Aim of the task:
From the line with "share at 3.81%" through the line with "critical path: ha_1", repeat the entries verbatim, both end lines included, and add nothing.

Records supplied:
━━━━━━━━━━━━━━━━━━━━━━━━━━━━━━
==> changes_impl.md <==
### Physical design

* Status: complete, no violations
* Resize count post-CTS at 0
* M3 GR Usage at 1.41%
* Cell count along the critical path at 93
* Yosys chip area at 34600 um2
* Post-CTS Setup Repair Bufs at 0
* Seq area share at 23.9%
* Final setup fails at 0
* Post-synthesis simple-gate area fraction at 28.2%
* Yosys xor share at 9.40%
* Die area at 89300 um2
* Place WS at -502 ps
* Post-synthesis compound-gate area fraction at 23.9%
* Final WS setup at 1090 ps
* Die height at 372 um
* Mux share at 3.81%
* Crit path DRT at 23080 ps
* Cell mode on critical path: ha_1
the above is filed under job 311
== xenon ==
## smm
module smm(input clk, reset,
           input [7:0] readdata,
           output we, 
			  output [15:0] address,
			  output [7:0] writedata);
Size in the first run: ~520 cells after synthesis, roughly 68 flip-flops, roughly 35 I/O pins.
==> flow/config.mk <==
export PLATFORM = sky130hd
export DESIGN_NAME = smm
export DESIGN_NICKNAME = smm
export VERILOG_FILES = /design/flow/design.v
export SDC_FILE = /design/flow/constraint.sdc
export NUM_CORES = 4
export LEC_CHECK = 0
export CAP_MARGIN = 20
export CORE_MARGIN = 2
export CORE_UTILIZATION = 58
export SLEW_MARGIN = 20
==> flow/constraint.sdc <==
create_clock -name core_clock -period 2.65 [get_ports {clk}]
set_input_delay 0.5300 -clock core_clock [delete_from_list [all_inputs] [get_ports {clk}]]
set_output_delay 0.5300 -clock core_clock [all_outputs]
set_load 0.01 [all_outputs]
run.sh (not shown) runs the stock make flow with config.mk's settings and CLKGATE_MAP_FILE=.
xenon: complete, dirty (negative setup slack)
Setup changes, xenon to tundra
# xenon
export LEC_CHECK = 0
export CAP_MARGIN = 20
export CORE_MARGIN = 2
export CORE_UTILIZATION = 58
export SLEW_MARGIN = 20
create_clock -name core_clock -period 2.65 [get_ports {clk}]
# tundra
export LEC_CHECK = 0
export CAP_MARGIN = 20
export CORE_MARGIN = 2
export CORE_UTILIZATION = 69
export CTS_CLUSTER_SIZE = 17
export PLACE_DENSITY = 0.67
export SLEW_MARGIN = 20
create_clock -name core_clock -period 3.34 [get_ports {clk}]
Findings:
- Comparing tundra and xenon, the lower effective utilization at floorplan was measured on xenon.
- What tundra reported for number of buffers inserted by post-CTS setup repair has to be multiplied by 1.5 to get the figure for xenon.
- From xenon to tundra the numbers moved as follows: total die size saw a decrease; die span in x went down about 8%.
- Final HPWL from detailed placement ends up higher on xenon.
- tundra: setup slack at placement higher than xenon
- Taking xenon as 1.0, tundra lands at 0.940 on count of placed standard cells including taps.
- tundra: placed instance area is 5.5% lower than what xenon reported.
- In tundra relative to xenon, y dimension of the die had gone down by a little under 10%.
- tundra: aborted in global routing (tool error)
For quartz, these inputs were changed with respect to tundra:
# tundra
export LEC_CHECK = 0
export CAP_MARGIN = 20
export CORE_MARGIN = 2
export CORE_UTILIZATION = 69
export CTS_CLUSTER_SIZE = 17
export PLACE_DENSITY = 0.67
export SLEW_MARGIN = 20
create_clock -name core_clock -period 3.34 [get_ports {clk}]
# quartz
export LEC_CHECK = 0
export CAP_MARGIN = 20
export CORE_MARGIN = 2
export CORE_UTILIZATION = 40
export PLACE_DENSITY = 0.6
export SLEW_MARGIN = 20
create_clock -name core_clock -period 4.93 [get_ports {clk}]
Notes after the runs:
Of tundra and quartz, the run reporting the higher cell resize tally after clock tree synthesis was tundra. When quartz is measured against tundra, its final estimated routing congestion in global placement turns out 0.13 lower. Higher instance count after placement with tap cells included goes to tundra over quartz. On total cells reported by yosys after synthesis, tundra tracks quartz almost exactly. quartz | status: complete | timing, DRC, antenna: pass. From quartz to tundra, Yosys chip area did not move at all. Changes observed in quartz relative to tundra: starting density of the core has decreased, number of rows in the core area grew by 10, die size +about 70%, number of setup buffers added after CTS went down by 23.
━━━━━━━━━━━━━━━━━━━━━━━━━━━━━━
Response:
* Mux share at 3.81%
* Crit path DRT at 23080 ps
* Cell mode on critical path: ha_1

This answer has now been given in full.